** Opening SOURCE MATERIAL block **

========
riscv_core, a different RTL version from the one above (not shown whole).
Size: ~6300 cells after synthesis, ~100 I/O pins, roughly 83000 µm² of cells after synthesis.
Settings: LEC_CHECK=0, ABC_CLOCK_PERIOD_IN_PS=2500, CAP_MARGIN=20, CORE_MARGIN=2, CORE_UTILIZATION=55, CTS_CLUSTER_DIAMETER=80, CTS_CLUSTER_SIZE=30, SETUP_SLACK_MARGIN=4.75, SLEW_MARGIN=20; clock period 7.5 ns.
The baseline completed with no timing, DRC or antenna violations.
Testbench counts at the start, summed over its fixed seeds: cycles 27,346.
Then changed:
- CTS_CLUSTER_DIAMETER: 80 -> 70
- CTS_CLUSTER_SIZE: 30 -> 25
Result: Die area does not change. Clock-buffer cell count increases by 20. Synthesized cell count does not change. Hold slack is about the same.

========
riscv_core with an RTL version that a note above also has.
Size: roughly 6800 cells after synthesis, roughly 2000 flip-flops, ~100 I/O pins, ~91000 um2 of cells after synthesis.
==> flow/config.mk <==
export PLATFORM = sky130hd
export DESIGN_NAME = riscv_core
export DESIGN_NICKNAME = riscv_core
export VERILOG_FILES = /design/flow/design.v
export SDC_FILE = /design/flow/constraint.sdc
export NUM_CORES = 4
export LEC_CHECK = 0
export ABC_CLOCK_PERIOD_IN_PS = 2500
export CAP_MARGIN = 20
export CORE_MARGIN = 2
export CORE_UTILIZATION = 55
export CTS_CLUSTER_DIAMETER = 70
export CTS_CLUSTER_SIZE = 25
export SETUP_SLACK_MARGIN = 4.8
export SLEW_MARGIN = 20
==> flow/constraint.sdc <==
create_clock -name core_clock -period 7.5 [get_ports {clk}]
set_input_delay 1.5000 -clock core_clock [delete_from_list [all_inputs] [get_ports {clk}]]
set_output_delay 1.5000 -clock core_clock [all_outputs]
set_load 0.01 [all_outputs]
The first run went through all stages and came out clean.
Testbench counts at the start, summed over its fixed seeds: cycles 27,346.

** Closing SOURCE MATERIAL block **
** Opening SOURCE MATERIAL block **

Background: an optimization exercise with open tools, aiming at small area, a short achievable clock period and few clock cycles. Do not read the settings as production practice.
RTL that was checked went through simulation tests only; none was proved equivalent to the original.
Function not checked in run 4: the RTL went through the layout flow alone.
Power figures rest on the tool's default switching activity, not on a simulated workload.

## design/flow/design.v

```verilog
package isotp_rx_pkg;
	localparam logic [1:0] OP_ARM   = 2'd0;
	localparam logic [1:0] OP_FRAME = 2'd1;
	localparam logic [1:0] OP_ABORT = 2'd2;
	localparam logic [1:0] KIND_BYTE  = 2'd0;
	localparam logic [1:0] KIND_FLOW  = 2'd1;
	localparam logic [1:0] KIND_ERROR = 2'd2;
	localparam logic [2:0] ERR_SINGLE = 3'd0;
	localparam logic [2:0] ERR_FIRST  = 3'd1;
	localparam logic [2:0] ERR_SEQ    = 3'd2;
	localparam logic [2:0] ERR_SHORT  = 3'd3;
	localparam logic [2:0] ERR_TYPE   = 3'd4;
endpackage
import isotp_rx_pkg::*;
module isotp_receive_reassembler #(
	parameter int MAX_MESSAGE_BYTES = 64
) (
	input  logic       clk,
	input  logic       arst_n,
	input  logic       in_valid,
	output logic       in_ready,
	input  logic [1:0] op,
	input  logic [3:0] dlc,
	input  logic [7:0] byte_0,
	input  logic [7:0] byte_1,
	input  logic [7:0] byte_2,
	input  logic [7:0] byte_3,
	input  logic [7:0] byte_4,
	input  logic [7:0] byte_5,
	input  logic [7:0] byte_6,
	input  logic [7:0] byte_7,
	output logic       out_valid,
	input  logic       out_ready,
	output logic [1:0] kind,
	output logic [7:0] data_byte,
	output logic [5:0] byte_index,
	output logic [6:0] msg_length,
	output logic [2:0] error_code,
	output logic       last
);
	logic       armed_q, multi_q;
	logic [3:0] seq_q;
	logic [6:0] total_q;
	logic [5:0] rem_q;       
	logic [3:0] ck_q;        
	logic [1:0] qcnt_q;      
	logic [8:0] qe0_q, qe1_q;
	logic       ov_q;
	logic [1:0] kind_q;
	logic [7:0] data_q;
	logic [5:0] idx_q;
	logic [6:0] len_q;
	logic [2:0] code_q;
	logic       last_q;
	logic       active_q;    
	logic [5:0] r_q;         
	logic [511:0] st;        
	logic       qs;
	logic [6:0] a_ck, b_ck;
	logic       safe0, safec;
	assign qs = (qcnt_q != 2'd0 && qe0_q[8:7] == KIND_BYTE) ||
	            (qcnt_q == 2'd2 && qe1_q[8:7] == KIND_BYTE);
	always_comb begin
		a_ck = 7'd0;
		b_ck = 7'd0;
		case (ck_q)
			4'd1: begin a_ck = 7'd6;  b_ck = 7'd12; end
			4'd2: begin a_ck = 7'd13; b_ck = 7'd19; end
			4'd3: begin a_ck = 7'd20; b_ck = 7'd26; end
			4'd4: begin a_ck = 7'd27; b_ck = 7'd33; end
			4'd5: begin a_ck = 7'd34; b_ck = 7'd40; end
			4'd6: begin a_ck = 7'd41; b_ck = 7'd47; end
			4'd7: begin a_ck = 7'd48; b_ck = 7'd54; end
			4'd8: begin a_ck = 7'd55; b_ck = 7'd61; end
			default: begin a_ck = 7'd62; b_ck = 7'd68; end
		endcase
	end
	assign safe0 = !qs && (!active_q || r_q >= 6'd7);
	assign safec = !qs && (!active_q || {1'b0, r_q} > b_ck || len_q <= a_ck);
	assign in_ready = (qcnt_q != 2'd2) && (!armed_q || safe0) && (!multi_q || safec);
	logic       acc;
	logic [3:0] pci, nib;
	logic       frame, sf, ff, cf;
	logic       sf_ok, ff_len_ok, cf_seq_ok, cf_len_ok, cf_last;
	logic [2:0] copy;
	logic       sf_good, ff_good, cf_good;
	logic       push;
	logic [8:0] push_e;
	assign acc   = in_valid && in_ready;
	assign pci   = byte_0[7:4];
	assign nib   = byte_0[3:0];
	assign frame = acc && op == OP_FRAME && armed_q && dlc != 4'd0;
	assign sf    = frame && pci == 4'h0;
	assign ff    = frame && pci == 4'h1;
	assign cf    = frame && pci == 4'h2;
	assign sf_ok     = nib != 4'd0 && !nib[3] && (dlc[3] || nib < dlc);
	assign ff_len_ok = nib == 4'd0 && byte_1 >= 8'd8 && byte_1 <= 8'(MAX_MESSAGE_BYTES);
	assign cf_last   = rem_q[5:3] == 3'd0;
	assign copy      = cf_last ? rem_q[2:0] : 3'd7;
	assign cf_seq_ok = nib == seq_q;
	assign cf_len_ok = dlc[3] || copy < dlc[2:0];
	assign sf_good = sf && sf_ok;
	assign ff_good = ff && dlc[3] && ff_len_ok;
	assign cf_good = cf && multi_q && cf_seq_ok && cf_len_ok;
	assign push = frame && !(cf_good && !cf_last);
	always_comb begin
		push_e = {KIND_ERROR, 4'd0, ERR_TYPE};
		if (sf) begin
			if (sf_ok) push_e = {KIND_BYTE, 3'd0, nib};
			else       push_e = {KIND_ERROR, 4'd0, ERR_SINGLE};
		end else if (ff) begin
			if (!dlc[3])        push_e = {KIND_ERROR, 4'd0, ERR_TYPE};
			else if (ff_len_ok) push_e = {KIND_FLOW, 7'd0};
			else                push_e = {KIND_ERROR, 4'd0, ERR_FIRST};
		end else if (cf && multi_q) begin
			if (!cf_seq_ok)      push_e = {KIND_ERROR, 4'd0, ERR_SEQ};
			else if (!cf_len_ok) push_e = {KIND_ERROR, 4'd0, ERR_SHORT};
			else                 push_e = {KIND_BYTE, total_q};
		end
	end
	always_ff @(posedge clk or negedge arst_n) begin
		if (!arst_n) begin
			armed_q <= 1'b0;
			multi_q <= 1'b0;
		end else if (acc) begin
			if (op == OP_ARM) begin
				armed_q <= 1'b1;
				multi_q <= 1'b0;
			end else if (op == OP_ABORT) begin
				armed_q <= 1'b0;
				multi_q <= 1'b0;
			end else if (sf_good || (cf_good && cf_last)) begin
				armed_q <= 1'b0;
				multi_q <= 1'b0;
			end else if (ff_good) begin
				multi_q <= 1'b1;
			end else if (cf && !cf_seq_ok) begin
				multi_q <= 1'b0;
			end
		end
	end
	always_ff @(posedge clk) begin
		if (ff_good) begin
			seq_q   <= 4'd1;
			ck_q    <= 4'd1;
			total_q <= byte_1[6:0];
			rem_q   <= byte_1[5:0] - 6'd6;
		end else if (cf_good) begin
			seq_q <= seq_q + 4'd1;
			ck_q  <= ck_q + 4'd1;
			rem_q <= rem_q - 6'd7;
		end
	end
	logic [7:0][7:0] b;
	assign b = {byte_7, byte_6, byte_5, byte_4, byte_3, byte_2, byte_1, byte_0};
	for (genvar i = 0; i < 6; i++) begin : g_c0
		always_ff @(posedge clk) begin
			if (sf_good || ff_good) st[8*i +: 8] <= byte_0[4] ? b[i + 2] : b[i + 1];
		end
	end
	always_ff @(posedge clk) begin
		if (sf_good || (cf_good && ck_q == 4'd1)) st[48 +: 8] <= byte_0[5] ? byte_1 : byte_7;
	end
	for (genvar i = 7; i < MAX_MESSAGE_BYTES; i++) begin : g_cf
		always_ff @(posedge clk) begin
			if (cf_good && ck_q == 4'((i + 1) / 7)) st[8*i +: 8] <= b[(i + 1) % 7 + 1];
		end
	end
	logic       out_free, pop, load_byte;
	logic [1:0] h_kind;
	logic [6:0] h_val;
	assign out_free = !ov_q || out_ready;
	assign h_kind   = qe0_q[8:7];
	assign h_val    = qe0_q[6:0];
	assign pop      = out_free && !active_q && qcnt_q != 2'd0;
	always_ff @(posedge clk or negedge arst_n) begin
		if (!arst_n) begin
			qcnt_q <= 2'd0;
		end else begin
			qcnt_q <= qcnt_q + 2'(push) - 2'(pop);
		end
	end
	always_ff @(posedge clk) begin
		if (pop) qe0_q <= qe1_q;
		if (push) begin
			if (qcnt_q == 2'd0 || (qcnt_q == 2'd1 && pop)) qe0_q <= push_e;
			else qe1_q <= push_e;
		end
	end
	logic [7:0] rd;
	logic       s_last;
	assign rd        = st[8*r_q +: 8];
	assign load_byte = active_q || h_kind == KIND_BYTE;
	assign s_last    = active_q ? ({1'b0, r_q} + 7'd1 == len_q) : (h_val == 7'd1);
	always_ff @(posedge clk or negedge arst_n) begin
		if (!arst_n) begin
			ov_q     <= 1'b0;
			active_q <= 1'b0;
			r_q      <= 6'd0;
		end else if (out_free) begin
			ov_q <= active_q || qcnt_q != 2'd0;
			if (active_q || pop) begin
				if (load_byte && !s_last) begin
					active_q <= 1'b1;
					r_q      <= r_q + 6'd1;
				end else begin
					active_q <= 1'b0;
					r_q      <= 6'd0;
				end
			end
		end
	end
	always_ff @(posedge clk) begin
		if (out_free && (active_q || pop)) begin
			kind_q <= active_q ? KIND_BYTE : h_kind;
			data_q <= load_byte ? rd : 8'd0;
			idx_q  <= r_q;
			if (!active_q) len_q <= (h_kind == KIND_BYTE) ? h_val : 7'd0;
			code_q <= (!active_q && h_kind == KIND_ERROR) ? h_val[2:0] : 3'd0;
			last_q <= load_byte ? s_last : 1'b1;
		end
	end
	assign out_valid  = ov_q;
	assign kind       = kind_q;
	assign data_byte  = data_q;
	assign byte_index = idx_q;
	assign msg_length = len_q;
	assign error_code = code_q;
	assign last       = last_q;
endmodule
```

** Closing SOURCE MATERIAL block **

_EXERCISE BRIEF_.
What is needed is every line of the records above that contains the word "version".

_TASK RESPONSE_.
riscv_core, a different RTL version from the one above (not shown whole).
riscv_core with an RTL version that a note above also has.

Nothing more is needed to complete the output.